25 сентября (8 октября) 1939
Эти тридцать лет и прошли. Просто себе пробежали. Чего-чего не было, все как полагается. Сидя в Париже, при "второй империалистической", говорить о ярмарках и помещиках... Но вот Сергиев день подошел и здесь. Церковь празднует его и тут по старому стилю, совершенно точно, как прежде.
Ясный и теплый, прекрасный день. Бледное небо парижское, сквозь облачка солнышко, мягкие дали в кисее.
Спускаюсь вниз, выхожу на улицу. "Здравствуйте". "Здравствуйте". Наш дом русский, все друг с другом знакомы. "Обратите внимание, у каждого подъезда женщина, как часовой". Сосед прав. Действительно, обитательницы квартала высыпали из домов, некоторые из-под руки смотрят вдоль улицы. Оттуда приближается почтальон. "Писем с фронта ждут. Вот и караулят -- скорей бы узнать".
Это жены, невесты, матери. Наблюдая жизнь из окна, видишь иногда скорбную задумчивость молодой хозяйки, заплаканные глаза. Многих из ждущих сейчас знаешь в лицо, некоторые при тебе выходили замуж, другие, кого помнил по соседству в этом не нарядном квартале, уже умерли. Но беспрерывно идет перед взором их малая жизнь: фабрика и бистро, рынок и стряпня, стирка, хозяйство, счет су, разговоры на перекрестках. Как будто бы и налажено, крепко. Но вот дунула беда... Все в одном.
Знакомыми улицами идешь к церкви. На углу продают цветы для кладбища, могильные памятники, кресты. Там какие-то баки, торчащие в воздухе. Угольный склад. Мелкие фабрички, вдалеке трубы огромные -- воздымаются, вечно дымят, портят воздух лиловым своим дымом.
Церковь близ завода Рено, в самом пекле, мало похожа на ту, что своими руками рубил Сергий на Маковце, среди дебрей Радонежских. Но тоже трудовая, скромная, любовию и тщанием созданная. Русский мир в чужом городе, как и Сергиево Подворье на далеком Бютт Шомон. {Парк, находящийся в конце улицы Crimée, на которой расположен Православный богословский институт св. Сергия.}
На литургии поминается, конечно, ныне Сергий -- "наставниче монахов, собеседниче ангелов". Икона его на аналое в цветах -- и вокруг старые, средние, совсем юные. Много женщин, в большинстве той же партии, что и ждущие почтальона. Теперь это главное разделение: те, кто страдает -- одно братство (или "сестричество"), они сразу друг друга чувствуют, "свои", хотя и разных национальностей. И равнодушные. Эти чужие.

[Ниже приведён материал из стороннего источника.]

<file path="src/rtl/nx_pkg.sv">
// nx_pkg: mesh message field layout, command codes and egress FSM states.
// Shared by every egress-side block.
package nx_pkg;

  localparam int NX_STREAM_W = 32;
  localparam int NX_ROW_W    = 4;
  localparam int NX_COL_W    = 4;
  localparam int NX_CMD_W    = 2;
  localparam int NX_IDX_W    = 3;

  // Fields are packed from the MSB down: row, col, command, idx, state.
  localparam int NX_ROW_LSB   = NX_STREAM_W - NX_ROW_W;
  localparam int NX_COL_LSB   = NX_ROW_LSB - NX_COL_W;
  localparam int NX_CMD_LSB   = NX_COL_LSB - NX_CMD_W;
  localparam int NX_IDX_LSB   = NX_CMD_LSB - NX_IDX_W;
  localparam int NX_STATE_BIT = NX_IDX_LSB - 1;

  typedef enum logic [NX_CMD_W-1:0] {
    NX_CMD_NOP    = 2'd0,
    NX_CMD_CFG    = 2'd1,
    NX_CMD_SIGNAL = 2'd2,
    NX_CMD_RSVD   = 2'd3
  } nx_cmd_e;

  typedef enum logic [1:0] {
    EG_IDLE,
    EG_COLLECT,
    EG_EMIT
  } nx_eg_state_e;

endpackage

</file>
<file path="src/rtl/nx_egress_unpack.sv">
// nx_egress_unpack: splits an inbound mesh message into its fields
// and classifies it as a usable signal update.
module nx_egress_unpack
  import nx_pkg::*;
#(
  parameter int STREAM_WIDTH   = NX_STREAM_W,
  parameter int ADDR_ROW_WIDTH = NX_ROW_W,
  parameter int ADDR_COL_WIDTH = NX_COL_W,
  parameter int COMMAND_WIDTH  = NX_CMD_W,
  parameter int IDX_WIDTH      = NX_IDX_W,
  parameter int COLUMNS        = 4,
  parameter int ROW_LSB        = NX_ROW_LSB,
  parameter int COL_LSB        = NX_COL_LSB,
  parameter int CMD_LSB        = NX_CMD_LSB,
  parameter int IDX_LSB        = NX_IDX_LSB,
  parameter int STATE_BIT      = NX_STATE_BIT
) (
  input  logic [STREAM_WIDTH-1:0]   data,
  output logic [ADDR_COL_WIDTH-1:0] col,
  output logic [IDX_WIDTH-1:0]      idx,
  output logic                      state,
  output logic                      is_signal,
  output logic                      in_range
);

  logic [COMMAND_WIDTH-1:0] cmd;
  logic                     unused_bits;

  assign col   = data[COL_LSB +: ADDR_COL_WIDTH];
  assign idx   = data[IDX_LSB +: IDX_WIDTH];
  assign state = data[STATE_BIT];
  assign cmd   = data[CMD_LSB +: COMMAND_WIDTH];

  assign is_signal = (cmd == NX_CMD_SIGNAL);
  assign in_range  = (32'(col) < COLUMNS);

  // Row and the low payload bits carry nothing for the egress edge.
  assign unused_bits = ^{data[ROW_LSB +: ADDR_ROW_WIDTH],
                         data[STATE_BIT-1:0]};

endmodule

</file>
<file path="src/rtl/nx_mesh_egress.sv">
// nx_mesh_egress: collects signal messages into an output vector and
// emits one snapshot per trigger. NX_EGRESS_CHANGE_MASK_EN adds out_changed_o.
module nx_mesh_egress
  import nx_pkg::*;
#(
  parameter int STREAM_WIDTH   = NX_STREAM_W,
  parameter int ADDR_ROW_WIDTH = NX_ROW_W,
  parameter int ADDR_COL_WIDTH = NX_COL_W,
  parameter int COMMAND_WIDTH  = NX_CMD_W,
  parameter int OUTPUTS        = 8,
  parameter int COLUMNS        = 4,
  parameter int COUNT_WIDTH    = 8
) (
  input  logic                         clk_i,
  input  logic                         rst_i,
  input  logic                         trigger_i,
  input  logic [COUNT_WIDTH-1:0]       expected_i,
  input  logic [STREAM_WIDTH-1:0]      ib_data_i,
  input  logic                         ib_valid_i,
  output logic                         ib_ready_o,
  output logic [COLUMNS*OUTPUTS-1:0]   out_data_o,
  output logic                         out_valid_o,
  input  logic                         out_ready_i,
  output logic [COUNT_WIDTH-1:0]       dropped_o,
`ifdef NX_EGRESS_CHANGE_MASK_EN
  output logic [COLUMNS*OUTPUTS-1:0]   out_changed_o,
`endif
  output logic                         overrun_o
);

  localparam int IDX_WIDTH = $clog2(OUTPUTS);
  localparam int VEC_WIDTH = COLUMNS * OUTPUTS;
  localparam int SEL_WIDTH = $clog2(VEC_WIDTH);

  nx_eg_state_e state_q, state_d;

  logic [COUNT_WIDTH-1:0]    exp_q, rcvd_q, rcvd_inc;
  logic [VEC_WIDTH-1:0]      vec_q;
  logic [ADDR_COL_WIDTH-1:0] col;
  logic [IDX_WIDTH-1:0]      idx;
  logic [SEL_WIDTH-1:0]      bit_sel;
  logic bit_state, is_signal, in_range;
  logic accept, update, drop, done;

  nx_egress_unpack #(
    .STREAM_WIDTH   (STREAM_WIDTH),
    .ADDR_ROW_WIDTH (ADDR_ROW_WIDTH),
    .ADDR_COL_WIDTH (ADDR_COL_WIDTH),
    .COMMAND_WIDTH  (COMMAND_WIDTH),
    .IDX_WIDTH      (IDX_WIDTH),
    .COLUMNS        (COLUMNS)
  ) u_unpack (
    .data      (ib_data_i),
    .col       (col),
    .idx       (idx),
    .state     (bit_state),
    .is_signal (is_signal),
    .in_range  (in_range)
  );

  assign accept   = ib_valid_i & ib_ready_o;
  assign update   = accept & is_signal & in_range;
  assign drop     = accept & ~(is_signal & in_range);
  assign rcvd_inc = rcvd_q + COUNT_WIDTH'(1);
  assign bit_sel  = SEL_WIDTH'(col) * SEL_WIDTH'(OUTPUTS)
                  + SEL_WIDTH'(idx);

  // The equality term alone covers a zero expectation on entry.
  assign done = (rcvd_q == exp_q) | (update & (rcvd_inc == exp_q));

  always_ff @(posedge clk_i) begin
    if (rst_i) state_q <= EG_IDLE;
    else       state_q <= state_d;
  end

  always_comb begin
    state_d = state_q;
    unique case (state_q)
      EG_IDLE:    if (trigger_i)   state_d = EG_COLLECT;
      EG_COLLECT: if (done)        state_d = EG_EMIT;
      EG_EMIT:    if (out_ready_i) state_d = EG_IDLE;
      default:                     state_d = EG_IDLE;
    endcase
  end

  always_comb begin
    ib_ready_o  = (state_q == EG_COLLECT);
    out_valid_o = (state_q == EG_EMIT);
  end

  always_ff @(posedge clk_i) begin
    if (rst_i) begin
      exp_q     <= '0;
      rcvd_q    <= '0;
      vec_q     <= '0;
      dropped_o <= '0;
      overrun_o <= 1'b0;
    end else begin
      if (state_q == EG_IDLE && trigger_i) begin
        exp_q  <= expected_i;
        rcvd_q <= '0;
      end
      if (update) begin
        vec_q[bit_sel] <= bit_state;
        rcvd_q         <= rcvd_inc;
      end
      if (drop && dropped_o != '1)
        dropped_o <= dropped_o + COUNT_WIDTH'(1);
      if (trigger_i && state_q != EG_IDLE)
        overrun_o <= 1'b1;
    end
  end

  assign out_data_o = vec_q;

`ifdef NX_EGRESS_CHANGE_MASK_EN
  logic [VEC_WIDTH-1:0] prev_q;

  always_ff @(posedge clk_i) begin
    if (rst_i)
      prev_q <= '0;
    else if (out_valid_o && out_ready_i)
      prev_q <= vec_q;
  end

  assign out_changed_o = vec_q ^ prev_q;
`endif

endmodule

</file>
<file path="config.mk">
export PLATFORM = sky130hd
export DESIGN_NAME = nx_mesh_egress
export DESIGN_NICKNAME = d
export VERILOG_FILES = /design/src/rtl/nx_pkg.sv /design/src/rtl/nx_egress_unpack.sv /design/src/rtl/nx_mesh_egress.sv
export SDC_FILE = /design/constraint.sdc
export NUM_CORES = 1
export LEC_CHECK = 0
export CAP_MARGIN = 20
export CORE_ASPECT_RATIO = 1.5
export CORE_MARGIN = 3
export CORE_UTILIZATION = 50
export CTS_BUF_LIST = sky130_fd_sc_hd__clkbuf_8
export DETAILED_ROUTE_END_ITERATION = 8
export MAX_ROUTING_LAYER = met4
export PLACE_DENSITY = 0.95
export SLEW_MARGIN = 15
export SYNTH_ARGS = -nofsm -noshare
export SYNTH_HDL_FRONTEND = slang
export SYNTH_SLANG_ARGS = --single-unit
</file>
<file path="constraint.sdc">
create_clock -name clk_i -period 3.5 [get_ports clk_i]
set_input_delay 0.7 -clock clk_i [delete_from_list [all_inputs] [get_ports clk_i]]
set_output_delay 0.7 -clock clk_i [all_outputs]
set_load 0.05 [all_outputs]
</file>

А здесь сколько преклоненных у икон, тоже взволнованных, с влажными, в слезах, глазами. У кого муж, у кого брат, жених. "Помоги, поддержи, не дай пасть духом ни там, на полях, ни здесь, охрани, заступи от ранней и ненужной смерти".
Боковая дверь светлой, барачного вида церкви отворена в садик. Иногда доносятся чрез нее посторонние звуки -- радио, напевы. Нынче теплым осенним светом озарены кустики, скамейка. Идет молебен -- все тому же Преподобному, со всегдашними чудесными словами: "...упование всех концов земли и сущих в море далече" -- обо всех просим: дальних, странствующих, путешествующих, бедствующих.
Слышен сейчас, аккомпанементом, гул пропеллера аэропланного. Это теперь здесь часто. Это "свой", наш, описывает круги.